Description of the task |
Find the word "operation" in the listing. Copy out each line where it occurs.
= = = = = = =
## src/rtl/postfix_stack_evaluator_macros.svh

```systemverilog
// Assertion macros shared by the postfix stack evaluator RTL.
// Include this header by its bare name; it needs nothing else.
`ifndef POSTFIX_STACK_EVALUATOR_MACROS_SVH
`define POSTFIX_STACK_EVALUATOR_MACROS_SVH

// Assert a property on an explicit clock, held off while reset is high
`define PSE_ASSERT_CLK(label, clk, rst, prop, msg) \
   label: assert property (@(posedge clk) disable iff (rst) prop) else $error(msg);

// Assert a property on the block's own clock and reset
`define PSE_ASSERT(label, prop, msg) \
   `PSE_ASSERT_CLK(label, clock, reset, prop, msg)

`endif

```

## src/rtl/pse_pkg.sv

```systemverilog
// Package for the postfix stack evaluator: sizes, codes, transaction types.
// No dependencies; every RTL file of the block imports it.
package pse_pkg;

   localparam int STACK_DEPTH   = 64;
   localparam int VALUE_WIDTH   = 32;
   localparam int ADDR_W        = $clog2(STACK_DEPTH);
   localparam int COUNT_W       = $clog2(STACK_DEPTH + 1);
   localparam int ITER_W        = $clog2(VALUE_WIDTH);
   localparam int OP_W          = 3;
   localparam int FIELD_VALUE_W = 32;
   localparam int FIELD_DEPTH_W = 7;

   typedef logic [VALUE_WIDTH-1:0] value_type;
   typedef logic [COUNT_W-1:0]     count_type;
   typedef logic [ADDR_W-1:0]      addr_type;
   typedef logic [ITER_W-1:0]      iter_type;

   // Token operation codes; codes above OP_DIV are ignored
   typedef enum logic [OP_W-1:0] {
      OP_PUSH = 3'd0,
      OP_ADD  = 3'd1,
      OP_SUB  = 3'd2,
      OP_MUL  = 3'd3,
      OP_DIV  = 3'd4
   } op_code_type;

   typedef enum logic [1:0] {
      ST_OK    = 2'd0,
      ST_UNDER = 2'd1,
      ST_DIV0  = 2'd2,
      ST_OVER  = 2'd3
   } status_type;

   typedef enum logic [1:0] {
      SEQ_IDLE,
      SEQ_OPER,
      SEQ_WAIT,
      SEQ_FINISH
   } seq_state_type;

   typedef enum logic [1:0] {
      ALU_IDLE,
      ALU_MUL,
      ALU_DIV,
      ALU_DONE
   } alu_state_type;

   typedef struct packed {
      logic [OP_W-1:0]                 operation;
      logic signed [FIELD_VALUE_W-1:0] operand_value;
      logic                            end_of_expression;
   } req_type;

   typedef struct packed {
      logic signed [FIELD_VALUE_W-1:0] top_value;
      logic                            expression_done;
      status_type                      status;
      logic [FIELD_DEPTH_W-1:0]        stack_depth;
   } rsp_type;

   typedef struct packed {
      logic      en;
      addr_type  addr;
      value_type data;
   } ram_wr_type;

   typedef struct packed {
      logic     en;
      addr_type addr;
   } ram_rd_type;

   typedef struct packed {
      logic            start;
      logic [OP_W-1:0] op;
      value_type       a;
      value_type       b;
   } alu_req_type;

   // True for the four binary operators
   function automatic logic is_arith(input logic [OP_W-1:0] op);
      return (op == OP_ADD) || (op == OP_SUB) || (op == OP_MUL) || (op == OP_DIV);
   endfunction

endpackage

```

## src/rtl/postfix_stack_evaluator.sv

```systemverilog
// Postfix expression evaluator: one token per req transaction, one rsp
// transaction per token.
// req: operation, operand_value, end_of_expression. An operand is pushed; an
// operator pops right then left operand and pushes add/sub/mul/div of them.
// rsp: top_value, expression_done, status (first fault wins), stack_depth.
// Push and ignored codes go straight to the finish step; add/subtract,
// multiply and divide go through the shared ALU, one multiply or divide
// bit per cycle, and a divide by zero skips the ALU.
// The rsp transaction appears in the same cycle that req_stall drops again.
// One token is in flight at a time; req_stall is high while it is worked on.
// A finished rsp waits in an output register; if rsp_stall holds it, the
// next token can still be taken and worked on, and its result waits in the
// sequencer until the output register frees up.
// Reset empties the stack at once (count only, no clearing pass) and drops
// any pending rsp. Stack entries are undefined until pushed.
// Depends on pse_pkg, pse_stack_ram, pse_alu.
`include "postfix_stack_evaluator_macros.svh"

module postfix_stack_evaluator
   import pse_pkg::*;
(
   input  logic    clock,
   input  logic    reset,
   input  logic    req_valid,
   output logic    req_stall,
   input  req_type req_payload,
   output logic    rsp_valid,
   input  logic    rsp_stall,
   output rsp_type rsp_payload
);

   seq_state_type   state_ff, state_in;
   logic [OP_W-1:0] op_ff;
   value_type       opnd_ff;
   logic            eoe_ff;
   status_type      st_ff;
   count_type       cnt_ff;
   value_type       top_ff;
   value_type       res_ff;
   logic            rsp_valid_ff;
   rsp_type         rsp_ff;

   logic        req_take, rsp_free, rsp_load;
   ram_wr_type  ram_wr;
   ram_rd_type  ram_rd;
   value_type   ram_rd_data;
   alu_req_type alu_req;
   logic        alu_done;
   value_type   alu_result;

   value_type   oper_a, oper_b;
   status_type  oper_st;
   count_type   oper_cnt;
   logic        div_zero;

   logic        fin_push, fin_full;
   value_type   fin_val, fin_top, top_out;
   status_type  fin_st;
   count_type   fin_cnt;

   pse_stack_ram u_ram (
      .clock   (clock),
      .ram_wr  (ram_wr),
      .ram_rd  (ram_rd),
      .rd_data (ram_rd_data)
   );

   pse_alu u_alu (
      .clock      (clock),
      .reset      (reset),
      .alu_req    (alu_req),
      .alu_done   (alu_done),
      .alu_result (alu_result)
   );

   assign req_take = req_valid && !req_stall;
   assign rsp_free = !rsp_valid_ff || !rsp_stall;

   // Pop both operands; left one comes from the RAM read issued at acceptance
   always_comb begin
      oper_b   = (cnt_ff != '0) ? top_ff : '0;
      oper_a   = (cnt_ff > count_type'(1)) ? ram_rd_data : '0;
      oper_st  = (cnt_ff > count_type'(1)) ? ST_OK : ST_UNDER;
      oper_cnt = (cnt_ff > count_type'(1)) ? (cnt_ff - count_type'(2)) : '0;
      div_zero = (op_ff == OP_DIV) && (oper_b == '0);
   end

   // Push the result, then handle the end-of-expression pop
   always_comb begin
      fin_push = (op_ff == OP_PUSH) || is_arith(op_ff);
      fin_val  = (op_ff == OP_PUSH) ? opnd_ff : res_ff;
      fin_full = (cnt_ff >= count_type'(STACK_DEPTH));
      fin_st   = st_ff;
      fin_cnt  = cnt_ff;
      fin_top  = top_ff;
      if (fin_push) begin
         if (fin_full) begin
            if (fin_st == ST_OK) begin
               fin_st = ST_OVER;
            end
         end else begin
            fin_cnt = cnt_ff + 1'b1;
            fin_top = fin_val;
         end
      end
      top_out = (fin_cnt != '0) ? fin_top : '0;
      if (eoe_ff) begin
         if ((fin_cnt == '0) && (fin_st == ST_OK)) begin
            fin_st = ST_UNDER;
         end
         fin_cnt = '0;
      end
   end

   // Next state
   always_comb begin
      state_in = state_ff;
      unique case (state_ff)
         SEQ_IDLE: begin
            if (req_take) begin
               state_in = is_arith(req_payload.operation) ? SEQ_OPER : SEQ_FINISH;
            end
         end
         SEQ_OPER:   state_in = div_zero ? SEQ_FINISH : SEQ_WAIT;
         SEQ_WAIT:   state_in = alu_done ? SEQ_FINISH : SEQ_WAIT;
         SEQ_FINISH: state_in = rsp_free ? SEQ_IDLE : SEQ_FINISH;
         default:    state_in = SEQ_IDLE;
      endcase
   end

   // Sequencer outputs: handshake, RAM ports, ALU start
   always_comb begin
      req_stall     = (state_ff != SEQ_IDLE);
      rsp_load      = (state_ff == SEQ_FINISH) && rsp_free;
      ram_rd.en     = req_take;
      ram_rd.addr   = addr_type'(cnt_ff - count_type'(2));
      ram_wr.en     = rsp_load && fin_push && !fin_full;
      ram_wr.addr   = addr_type'(cnt_ff);
      ram_wr.data   = fin_val;
      alu_req.start = (state_ff == SEQ_OPER) && !div_zero;
      alu_req.op    = op_ff;
      alu_req.a     = oper_a;
      alu_req.b     = oper_b;
   end

   // Control registers
   always_ff @(posedge clock) begin
      if (reset) begin
         state_ff     <= SEQ_IDLE;
         cnt_ff       <= '0;
         rsp_valid_ff <= 1'b0;
      end else begin
         state_ff <= state_in;
         if (state_ff == SEQ_OPER) begin
            cnt_ff <= oper_cnt;
         end else if (rsp_load) begin
            cnt_ff <= fin_cnt;
         end
         if (rsp_load) begin
            rsp_valid_ff <= 1'b1;
         end else if (!rsp_stall) begin
            rsp_valid_ff <= 1'b0;
         end
      end
   end

   // Token, operand and result registers
   always_ff @(posedge clock) begin
      if (req_take) begin
         op_ff   <= req_payload.operation;
         opnd_ff <= value_type'(req_payload.operand_value);
         eoe_ff  <= req_payload.end_of_expression;
         st_ff   <= ST_OK;
      end else if (state_ff == SEQ_OPER) begin
         st_ff <= (div_zero && (oper_st == ST_OK)) ? ST_DIV0 : oper_st;
         if (div_zero) begin
            res_ff <= '0;
         end
      end
      if (alu_done) begin
         res_ff <= alu_result;
      end
      if (rsp_load) begin
         top_ff                 <= fin_top;
         rsp_ff.top_value       <= FIELD_VALUE_W'(top_out);
         rsp_ff.expression_done <= eoe_ff;
         rsp_ff.status          <= fin_st;
         rsp_ff.stack_depth     <= FIELD_DEPTH_W'(fin_cnt);
      end
   end

   assign rsp_valid   = rsp_valid_ff;
   assign rsp_payload = rsp_ff;

   `PSE_ASSERT(a_cnt_bound, cnt_ff <= count_type'(STACK_DEPTH), "stack count beyond depth")
   `PSE_ASSERT(a_done_empty, rsp_valid && rsp_payload.expression_done |-> rsp_payload.stack_depth == '0, "stack not empty at expression end")
   `PSE_ASSERT(a_alu_in_wait, alu_done |-> state_ff == SEQ_WAIT, "ALU result outside wait state")
   `PSE_ASSERT(a_over_push, rsp_load && fin_st == ST_OVER |-> op_ff == OP_PUSH, "overflow on a non-push token")
   `PSE_ASSERT(a_take_busy, req_valid && !req_stall |=> state_ff != SEQ_IDLE, "accepted token left sequencer idle")

endmodule

```

## src/rtl/pse_stack_ram.sv

```systemverilog
// Operand stack storage: one write port, one read port with registered data.
// Depends on pse_pkg for depth and value width.
module pse_stack_ram
   import pse_pkg::*;
(
   input  logic       clock,
   input  ram_wr_type ram_wr,
   input  ram_rd_type ram_rd,
   output value_type  rd_data
);

   value_type mem [STACK_DEPTH];
   value_type rd_data_ff;

   // Write and read the stack array
   always_ff @(posedge clock) begin
      if (ram_wr.en) begin
         mem[ram_wr.addr] <= ram_wr.data;
      end
      if (ram_rd.en) begin
         rd_data_ff <= mem[ram_rd.addr];
      end
   end

   assign rd_data = rd_data_ff;

endmodule

```

## src/rtl/pse_alu.sv

```systemverilog
// Shared arithmetic unit: add/subtract, shift-add multiply and
// restoring signed divide, one bit per cycle. Depends on pse_pkg.
`include "postfix_stack_evaluator_macros.svh"

module pse_alu
   import pse_pkg::*;
(
   input  logic        clock,
   input  logic        reset,
   input  alu_req_type alu_req,
   output logic        alu_done,
   output value_type   alu_result
);

   alu_state_type        state_ff, state_in;
   logic [OP_W-1:0]      op_ff;
   logic                 neg_ff;
   value_type            acc_ff;
   value_type            opa_ff;
   value_type            opb_ff;
   logic [VALUE_WIDTH:0] rem_ff;
   iter_type             iter_ff;

   logic                 last_iter;
   value_type            mag_a, mag_b;
   logic [VALUE_WIDTH:0] rem_shift, rem_trial;

   // Magnitudes for the divider and one restoring step
   always_comb begin
      mag_a     = alu_req.a[VALUE_WIDTH-1] ? (~alu_req.a + 1'b1) : alu_req.a;
      mag_b     = alu_req.b[VALUE_WIDTH-1] ? (~alu_req.b + 1'b1) : alu_req.b;
      rem_shift = {rem_ff[VALUE_WIDTH-1:0], acc_ff[VALUE_WIDTH-1]};
      rem_trial = rem_shift - {1'b0, opb_ff};
      last_iter = (iter_ff == iter_type'(VALUE_WIDTH - 1));
   end

   // Next state
   always_comb begin
      state_in = state_ff;
      unique case (state_ff)
         ALU_IDLE: begin
            if (alu_req.start) begin
               unique case (alu_req.op)
                  OP_MUL:  state_in = ALU_MUL;
                  OP_DIV:  state_in = ALU_DIV;
                  default: state_in = ALU_DONE;
               endcase
            end
         end
         ALU_MUL, ALU_DIV: begin
            if (last_iter) begin
               state_in = ALU_DONE;
            end
         end
         ALU_DONE: state_in = ALU_IDLE;
         default:  state_in = ALU_IDLE;
      endcase
   end

   // Outputs: apply the quotient sign on the way out
   always_comb begin
      alu_done   = (state_ff == ALU_DONE);
      alu_result = ((op_ff == OP_DIV) && neg_ff) ? (~acc_ff + 1'b1) : acc_ff;
   end

   always_ff @(posedge clock) begin
      if (reset) begin
         state_ff <= ALU_IDLE;
      end else begin
         state_ff <= state_in;
      end
   end

   // Load operands, then advance one multiply or divide bit per cycle
   always_ff @(posedge clock) begin
      if ((state_ff == ALU_IDLE) && alu_req.start) begin
         op_ff   <= alu_req.op;
         iter_ff <= '0;
         neg_ff  <= alu_req.a[VALUE_WIDTH-1] ^ alu_req.b[VALUE_WIDTH-1];
         rem_ff  <= '0;
         case (alu_req.op)
            OP_ADD: acc_ff <= alu_req.a + alu_req.b;
            OP_SUB: acc_ff <= alu_req.a - alu_req.b;
            OP_MUL: begin
               acc_ff <= '0;
               opa_ff <= alu_req.a;
               opb_ff <= alu_req.b;
            end
            default: begin
               acc_ff <= mag_a;
               opb_ff <= mag_b;
            end
         endcase
      end else if (state_ff == ALU_MUL) begin
         if (opb_ff[0]) begin
            acc_ff <= acc_ff + opa_ff;
         end
         opa_ff  <= opa_ff << 1;
         opb_ff  <= opb_ff >> 1;
         iter_ff <= iter_ff + 1'b1;
      end else if (state_ff == ALU_DIV) begin
         if (!rem_trial[VALUE_WIDTH]) begin
            rem_ff <= rem_trial;
         end else begin
            rem_ff <= rem_shift;
         end
         acc_ff  <= {acc_ff[VALUE_WIDTH-2:0], ~rem_trial[VALUE_WIDTH]};
         iter_ff <= iter_ff + 1'b1;
      end
   end

   `PSE_ASSERT(a_start_idle, alu_req.start |-> state_ff == ALU_IDLE, "ALU started while busy")
   `PSE_ASSERT(a_rem_below_div, state_ff == ALU_DIV |-> rem_ff < {1'b0, opb_ff}, "remainder not below divisor")
   `PSE_ASSERT(a_done_pulse, state_ff == ALU_DONE |=> state_ff == ALU_IDLE, "ALU result held past one cycle")

endmodule
```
= = = = = = =
Exercise solution |
   // Token operation codes; codes above OP_DIV are ignored
      logic [OP_W-1:0]                 operation;
// req: operation, operand_value, end_of_expression. An operand is pushed; an
               state_in = is_arith(req_payload.operation) ? SEQ_OPER : SEQ_FINISH;
         op_ff   <= req_payload.operation;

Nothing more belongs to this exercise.